Still, in researching her book, it became clear that the word “overtourism” too often cast a binary judgment without taking into account the nuances of travel. After all, so much of overcrowdedness is specific, McClanahan said, to “a place and a date” and even “the time of day.” Iceland, as The Guardian notes in this interview of the writer, became a sort of poster child for overtourism, when, in reality, McClanahan said, so much of the country was literally empty. 

But activists like Pardo Rivacoba are resistant to the “go there, not here” strategy, finding it a way of simply shifting tourists around and not reducing numbers in areas that are overcrowded. 

“Even if you come to Barcelona and the City Council tells you, ‘Look, there are beautiful places other than the Sagrada Familia,’ you won’t stop coming to the Sagrada Familia,” he said. “We say that these kinds of policies are just a mask for new tourism growth policies.” 

Experts say the future lies in preparation and balance. Where Barcelona perhaps erred is by encouraging tourists to come “for years and years and years,” McClanahan said, without actually creating a sustainable infrastructure to handle the influx of people. 

“They end up with a huge mess and they end up with locals who are really unhappy with what tourism is doing to and in their city,” she said. 

The issue, activists say, has never been individual. It’s the reason why we can’t necessarily break people into “Good Tourist” and “Bad Tourist” groups. 

“You or I as a tourist can’t decide the sustainability of our travels,” Pardo Rivacoba said. “You can somehow try to reduce it by not taking planes and taking trains, but then you will need some kind of accommodation. Even if you were the cleanest person in the world, you are just one in the crowd, and the general dynamics that tourism brings to a city or a territory don’t depend on the person.” 
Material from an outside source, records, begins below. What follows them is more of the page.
<file path="config.mk">
export PLATFORM = sky130hd
export DESIGN_NAME = pia_fifo_6502_flat
export DESIGN_NICKNAME = d
export VERILOG_FILES = /design/src/rtl/pia_fifo_6502_if.sv /design/src/rtl/pia_fifo_6502.sv /design/src/flat_wrapper.sv
export SDC_FILE = /design/constraint.sdc
export NUM_CORES = 1
export LEC_CHECK = 0
export BUFFER_PORTS_ARGS = -buffer_cell sky130_fd_sc_hd__buf_4
export CAP_MARGIN = 20
export CORE_UTILIZATION = 50
export CTS_BUF_LIST = sky130_fd_sc_hd__clkbuf_16
export CTS_CLUSTER_DIAMETER = 200
export DETAILED_ROUTE_END_ITERATION = 10
export PLACE_DENSITY = 0.71
export SYNTH_ARGS = -nofsm -noshare
export SYNTH_HDL_FRONTEND = slang
export SYNTH_SLANG_ARGS = --single-unit
</file>
<file path="constraint.sdc">
create_clock -name eclk -period 4.7 [get_ports eclk]
set_input_delay 0.47 -clock eclk [delete_from_list [all_inputs] [get_ports eclk]]
set_output_delay 0.47 -clock eclk [all_outputs]
set_load 0.01 [all_outputs]
</file>
<file path="src/rtl/pia_fifo_6502_if.sv">
// ----------------------------------------------------------------------------
// pia_fifo_6502_if
//
// Purpose: bundles the CPU register bus and the UART byte handshake of the
// buffered Apple 1 keyboard/display adapter.
//
// Signals:
//   reg_sel  [1:0]  register select: 0 KBD, 1 KBDCR, 2 DSP, 3 DSPCR
//   rd              one-cycle read strobe for the selected register
//   wr              one-cycle write strobe for the selected register
//   din      [7:0]  CPU write data
//   dout     [7:0]  read data, combinational from reg_sel and adapter state
//   rx_data  [7:0]  UART received byte
//   rx_flag         UART has a byte
//   rx_ack          one-cycle pulse, UART consumes its byte
//   tx_data  [7:0]  byte presented to the UART
//   tx_flag         UART transmitter ready
//   tx_wr           one-cycle pulse, UART starts sending tx_data
//
// Modports:
//   master  CPU decode + UART side (drives strobes, data and UART flags)
//   slave   the adapter itself
// ----------------------------------------------------------------------------
interface pia_fifo_6502_if;
    logic [1:0] reg_sel;
    logic       rd;
    logic       wr;
    logic [7:0] din;
    logic [7:0] dout;
    logic [7:0] rx_data;
    logic       rx_flag;
    logic       rx_ack;
    logic [7:0] tx_data;
    logic       tx_flag;
    logic       tx_wr;

    modport master (
        output reg_sel, rd, wr, din, rx_data, rx_flag, tx_flag,
        input  dout, rx_ack, tx_data, tx_wr
    );

    modport slave (
        input  reg_sel, rd, wr, din, rx_data, rx_flag, tx_flag,
        output dout, rx_ack, tx_data, tx_wr
    );
endinterface

</file>
<file path="src/rtl/pia_fifo_6502.sv">
// ----------------------------------------------------------------------------
// pia_fifo_6502
//
// Purpose: buffered Apple 1 keyboard/display adapter between the 6502 bus
// decode and the UART. A keyboard (RX) FIFO collects UART bytes and a display
// (TX) FIFO queues CPU writes for the UART. Presents the PIA-style registers
// KBD, KBDCR, DSP and DSPCR.
//
// Ports:
//   eclk    emulation clock, all state updates on its rising edge
//   ereset  asynchronous, active-high reset
//   bus     pia_fifo_6502_if.slave: register bus + UART handshake
//
// Parameters:
//   RX_DEPTH_LOG2  log2 of keyboard FIFO depth (1..8)
//   TX_DEPTH_LOG2  log2 of display FIFO depth (1..8)
//   TX_GUARD       cycles after tx_wr during which tx_flag is ignored (>= 1)
//
// Build option:
//   PIA_FIFO_UPCASE_EN  when defined, received a-z are stored as A-Z.
// ----------------------------------------------------------------------------
module pia_fifo_6502 #(
    parameter int unsigned RX_DEPTH_LOG2 = 4,
    parameter int unsigned TX_DEPTH_LOG2 = 4,
    parameter int unsigned TX_GUARD      = 2
) (
    input  logic                  eclk,
    input  logic                  ereset,
    pia_fifo_6502_if.slave        bus
);

    localparam int unsigned RxDepth = 1 << RX_DEPTH_LOG2;
    localparam int unsigned TxDepth = 1 << TX_DEPTH_LOG2;
    localparam int unsigned RxCntW  = RX_DEPTH_LOG2 + 1;
    localparam int unsigned TxCntW  = TX_DEPTH_LOG2 + 1;
    localparam int unsigned GuardW  = $clog2(TX_GUARD + 1);

    localparam logic [RxCntW-1:0] RxFullCnt = RxCntW'(RxDepth);
    localparam logic [TxCntW-1:0] TxFullCnt = TxCntW'(TxDepth);
    localparam logic [GuardW-1:0] GuardInit = GuardW'(TX_GUARD);

    localparam logic [1:0] SelKbd   = 2'd0;
    localparam logic [1:0] SelKbdcr = 2'd1;
    localparam logic [1:0] SelDsp   = 2'd2;
    localparam logic [1:0] SelDspcr = 2'd3;

    typedef enum logic {
        RxIdle,
        RxHold
    } rx_state_e;

    typedef enum logic [1:0] {
        TxIdle,
        TxLoad,
        TxBusy
    } tx_state_e;

    // ------------------------------------------------------------------------
    // State
    // ------------------------------------------------------------------------
    rx_state_e                rx_state_q, rx_state_d;
    logic [RX_DEPTH_LOG2-1:0] rx_wptr_q, rx_wptr_d;
    logic [RX_DEPTH_LOG2-1:0] rx_rptr_q, rx_rptr_d;
    logic [RxCntW-1:0]        rx_count_q, rx_count_d;

    tx_state_e                tx_state_q, tx_state_d;
    logic [TX_DEPTH_LOG2-1:0] tx_wptr_q, tx_wptr_d;
    logic [TX_DEPTH_LOG2-1:0] tx_rptr_q, tx_rptr_d;
    logic [TxCntW-1:0]        tx_count_q, tx_count_d;
    logic [7:0]               tx_data_q, tx_data_d;
    logic                     tx_wr_q, tx_wr_d;
    logic [GuardW-1:0]        guard_q, guard_d;
    logic                     tx_ovf_q, tx_ovf_d;
    logic [6:0]               dsp_last_q, dsp_last_d;

    logic [6:0] rx_mem [RxDepth];
    logic [6:0] tx_mem [TxDepth];

    // ------------------------------------------------------------------------
    // Decode and FIFO control
    // ------------------------------------------------------------------------
    logic       rx_empty, rx_full, rx_push, rx_pop;
    logic       tx_empty, tx_full, tx_push, tx_pop;
    logic       kbd_rd, dspcr_rd, dsp_wr;
    logic [6:0] rx_push_data;
    logic [6:0] rx_head, tx_head;
    logic [8:0] tx_count_ext;
    logic [5:0] tx_count_sat;
    logic       unused_rx_msb;

    // Bit 7 of the received byte is never stored.
    assign unused_rx_msb = bus.rx_data[7];

    assign rx_empty = (rx_count_q == '0);
    assign rx_full  = (rx_count_q == RxFullCnt);
    assign tx_empty = (tx_count_q == '0);
    assign tx_full  = (tx_count_q == TxFullCnt);

    assign rx_head = rx_mem[rx_rptr_q];
    assign tx_head = tx_mem[tx_rptr_q];

    assign kbd_rd   = bus.rd && (bus.reg_sel == SelKbd);
    assign dspcr_rd = bus.rd && (bus.reg_sel == SelDspcr);
    assign dsp_wr   = bus.wr && (bus.reg_sel == SelDsp);

    // Ack is issued in the same cycle the byte is pushed; a full FIFO leaves
    // the byte waiting in the UART.
    assign rx_push = (rx_state_q == RxIdle) && bus.rx_flag && !rx_full;
    assign rx_pop  = kbd_rd && !rx_empty;
    assign tx_push = dsp_wr && !tx_full;
    assign tx_pop  = (tx_state_q == TxIdle) && !tx_empty && bus.tx_flag;

    always_comb begin
        rx_push_data = bus.rx_data[6:0];
`ifdef PIA_FIFO_UPCASE_EN
        if ((bus.rx_data[6:0] >= 7'h61) && (bus.rx_data[6:0] <= 7'h7a)) begin
            rx_push_data = bus.rx_data[6:0] - 7'h20;
        end
`endif
    end

    // Count field in DSPCR is only six bits wide; deeper FIFOs saturate.
    assign tx_count_ext = 9'(tx_count_q);
    assign tx_count_sat = (tx_count_ext > 9'd63) ? 6'd63 : tx_count_ext[5:0];

    // ------------------------------------------------------------------------
    // Next-state logic
    // ------------------------------------------------------------------------
    always_comb begin
        // RX FIFO
        rx_wptr_d  = rx_wptr_q;
        rx_rptr_d  = rx_rptr_q;
        rx_count_d = rx_count_q;
        if (rx_push) begin
            rx_wptr_d = rx_wptr_q + 1'b1;
        end
        if (rx_pop) begin
            rx_rptr_d = rx_rptr_q + 1'b1;
        end
        unique case ({rx_push, rx_pop})
            2'b10:   rx_count_d = rx_count_q + 1'b1;
            2'b01:   rx_count_d = rx_count_q - 1'b1;
            default: rx_count_d = rx_count_q;
        endcase

        // RX FSM: wait for the UART to drop its flag before accepting again.
        rx_state_d = rx_state_q;
        unique case (rx_state_q)
            RxIdle:  if (rx_push) rx_state_d = RxHold;
            RxHold:  if (!bus.rx_flag) rx_state_d = RxIdle;
            default: rx_state_d = RxIdle;
        endcase

        // TX FIFO
        tx_wptr_d  = tx_wptr_q;
        tx_rptr_d  = tx_rptr_q;
        tx_count_d = tx_count_q;
        if (tx_push) begin
            tx_wptr_d = tx_wptr_q + 1'b1;
        end
        if (tx_pop) begin
            tx_rptr_d = tx_rptr_q + 1'b1;
        end
        unique case ({tx_push, tx_pop})
            2'b10:   tx_count_d = tx_count_q + 1'b1;
            2'b01:   tx_count_d = tx_count_q - 1'b1;
            default: tx_count_d = tx_count_q;
        endcase

        // DSP register side effects; a same-cycle overflow beats the clear.
        dsp_last_d = dsp_last_q;
        if (dsp_wr) begin
            dsp_last_d = bus.din[6:0];
        end
        tx_ovf_d = tx_ovf_q;
        if (dspcr_rd) begin
            tx_ovf_d = 1'b0;
        end
        if (dsp_wr && tx_full) begin
            tx_ovf_d = 1'b1;
        end

        // TX FSM: tx_wr is high exactly while in TxLoad.
        tx_state_d = tx_state_q;
        tx_data_d  = tx_data_q;
        tx_wr_d    = 1'b0;
        guard_d    = guard_q;
        unique case (tx_state_q)
            TxIdle: begin
                if (tx_pop) begin
                    tx_state_d = TxLoad;
                    tx_data_d  = {1'b0, tx_head};
                    tx_wr_d    = 1'b1;
                end
            end
            TxLoad: begin
                tx_state_d = TxBusy;
                guard_d    = GuardInit;
            end
            TxBusy: begin
                // The UART may still show ready right after tx_wr; ignore it
                // until the guard has expired.
                if (guard_q != '0) begin
                    guard_d = guard_q - 1'b1;
                end else if (bus.tx_flag) begin
                    tx_state_d = TxIdle;
                end
            end
            default: tx_state_d = TxIdle;
        endcase
    end

    // ------------------------------------------------------------------------
    // Registers
    // ------------------------------------------------------------------------
    always_ff @(posedge eclk or posedge ereset) begin
        if (ereset) begin
            rx_state_q <= RxIdle;
            rx_wptr_q  <= '0;
            rx_rptr_q  <= '0;
            rx_count_q <= '0;
            tx_state_q <= TxIdle;
            tx_wptr_q  <= '0;
            tx_rptr_q  <= '0;
            tx_count_q <= '0;
            tx_data_q  <= 8'h00;
            tx_wr_q    <= 1'b0;
            guard_q    <= '0;
            tx_ovf_q   <= 1'b0;
            dsp_last_q <= 7'h00;
        end else begin
            rx_state_q <= rx_state_d;
            rx_wptr_q  <= rx_wptr_d;
            rx_rptr_q  <= rx_rptr_d;
            rx_count_q <= rx_count_d;
            tx_state_q <= tx_state_d;
            tx_wptr_q  <= tx_wptr_d;
            tx_rptr_q  <= tx_rptr_d;
            tx_count_q <= tx_count_d;
            tx_data_q  <= tx_data_d;
            tx_wr_q    <= tx_wr_d;
            guard_q    <= guard_d;
            tx_ovf_q   <= tx_ovf_d;
            dsp_last_q <= dsp_last_d;
        end
    end

    // FIFO storage needs no reset; pointers and counts define validity.
    always_ff @(posedge eclk) begin
        if (rx_push) begin
            rx_mem[rx_wptr_q] <= rx_push_data;
        end
        if (tx_push) begin
            tx_mem[tx_wptr_q] <= bus.din[6:0];
        end
    end

    // ------------------------------------------------------------------------
    // Outputs
    // ------------------------------------------------------------------------
    assign bus.rx_ack  = rx_push;
    assign bus.tx_data = tx_data_q;
    assign bus.tx_wr   = tx_wr_q;

    always_comb begin
        bus.dout = 8'h00;
        unique case (bus.reg_sel)
            SelKbd:   bus.dout = rx_empty ? 8'h80 : {1'b1, rx_head};
            SelKbdcr: bus.dout = {!rx_empty, 7'd0};
            SelDsp:   bus.dout = {tx_full, dsp_last_q};
            SelDspcr: bus.dout = {tx_empty, tx_ovf_q, tx_count_sat};
            default:  bus.dout = 8'h00;
        endcase
    end

endmodule

</file>
<file path="src/flat_wrapper.sv">
// flat-port wrapper written by rule: the top's interface ports become plain ports
module pia_fifo_6502_flat 
#(
    parameter int unsigned RX_DEPTH_LOG2 = 4,
    parameter int unsigned TX_DEPTH_LOG2 = 4,
    parameter int unsigned TX_GUARD      = 2
)
  (eclk, ereset, bus_reg_sel, bus_rd, bus_wr, bus_din, bus_rx_data, bus_rx_flag, bus_tx_flag, bus_dout, bus_rx_ack, bus_tx_data, bus_tx_wr);
  pia_fifo_6502_if bus_i ();
  input  logic eclk;
  input  logic ereset;
  input wire logic [$bits(bus_i.reg_sel)-1:0] bus_reg_sel;
  input wire logic [$bits(bus_i.rd)-1:0] bus_rd;
  input wire logic [$bits(bus_i.wr)-1:0] bus_wr;
  input wire logic [$bits(bus_i.din)-1:0] bus_din;
  input wire logic [$bits(bus_i.rx_data)-1:0] bus_rx_data;
  input wire logic [$bits(bus_i.rx_flag)-1:0] bus_rx_flag;
  input wire logic [$bits(bus_i.tx_flag)-1:0] bus_tx_flag;
  output wire logic [$bits(bus_i.dout)-1:0] bus_dout;
  output wire logic [$bits(bus_i.rx_ack)-1:0] bus_rx_ack;
  output wire logic [$bits(bus_i.tx_data)-1:0] bus_tx_data;
  output wire logic [$bits(bus_i.tx_wr)-1:0] bus_tx_wr;
  assign bus_i.reg_sel = bus_reg_sel;
  assign bus_i.rd = bus_rd;
  assign bus_i.wr = bus_wr;
  assign bus_i.din = bus_din;
  assign bus_i.rx_data = bus_rx_data;
  assign bus_i.rx_flag = bus_rx_flag;
  assign bus_i.tx_flag = bus_tx_flag;
  assign bus_dout = bus_i.dout;
  assign bus_rx_ack = bus_i.rx_ack;
  assign bus_tx_data = bus_i.tx_data;
  assign bus_tx_wr = bus_i.tx_wr;
  pia_fifo_6502 #(.RX_DEPTH_LOG2(RX_DEPTH_LOG2), .TX_DEPTH_LOG2(TX_DEPTH_LOG2), .TX_GUARD(TX_GUARD)) u_core (.eclk(eclk), .ereset(ereset), .bus(bus_i));
endmodule
</file>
In an effort to limit some of the negative effects of tourism, Italy’s municipalities and the nation have in recent years enacted regulatory measures, from Venice’s infamous entrance fee to Florence’s ban on new short-term rentals in the historic center. While Italy hasn’t exactly been at the forefront of instituting restrictions on tourism, said McClanahan, who has most closely followed discussions in Venice, Florence, and Milan, it’s certainly not the very last to jump on board. 

“What I’ve noticed in those Italian cities is increasing awareness of the challenges of tourism and the need to regulate tourist behavior and activity in those cities, which is very much in line with what we’re seeing in cities like Barcelona, Paris, Amsterdam, and Lisbon, to some extent,” she said. “It’s very much a part of the trend in terms of European cities that are waking up and taking action to make sure that tourism works on behalf of residents as well as on behalf of visitors.” 

Broken down into categories, we outline some of the prominent policies that have been implemented in recent years to combat the issue—not with promotion or critique, but to show what steps have been taken so far, even if their success (or failure) remains to be seen.

Will Venice's entrance fee help mitigate the crowds?

Accommodation

 

  • Beginning September 1st, all short-term or tourist rentals in Italy must now be part of a national database of short-term rental properties. This requires all tourist rentals in Italy to have an identification code—apartments without the code will be subject to penalties between 5,000 and 8,000 euro. Perhaps more importantly, according to Il Messaggero reporting, companies that manage online tourist reservations, like Airbnb and Booking, have agreed to not allow rental listings from apartments without this code. 

 

  • Managers of short-term rentals in Italy can no longer use lockboxes and remote check-ins, per a policy enacted at the end of 2024. France 24 cites “security concerns” as the reason behind the change. More than 25,000 properties in Rome, for example, are listed on short-term rental platforms.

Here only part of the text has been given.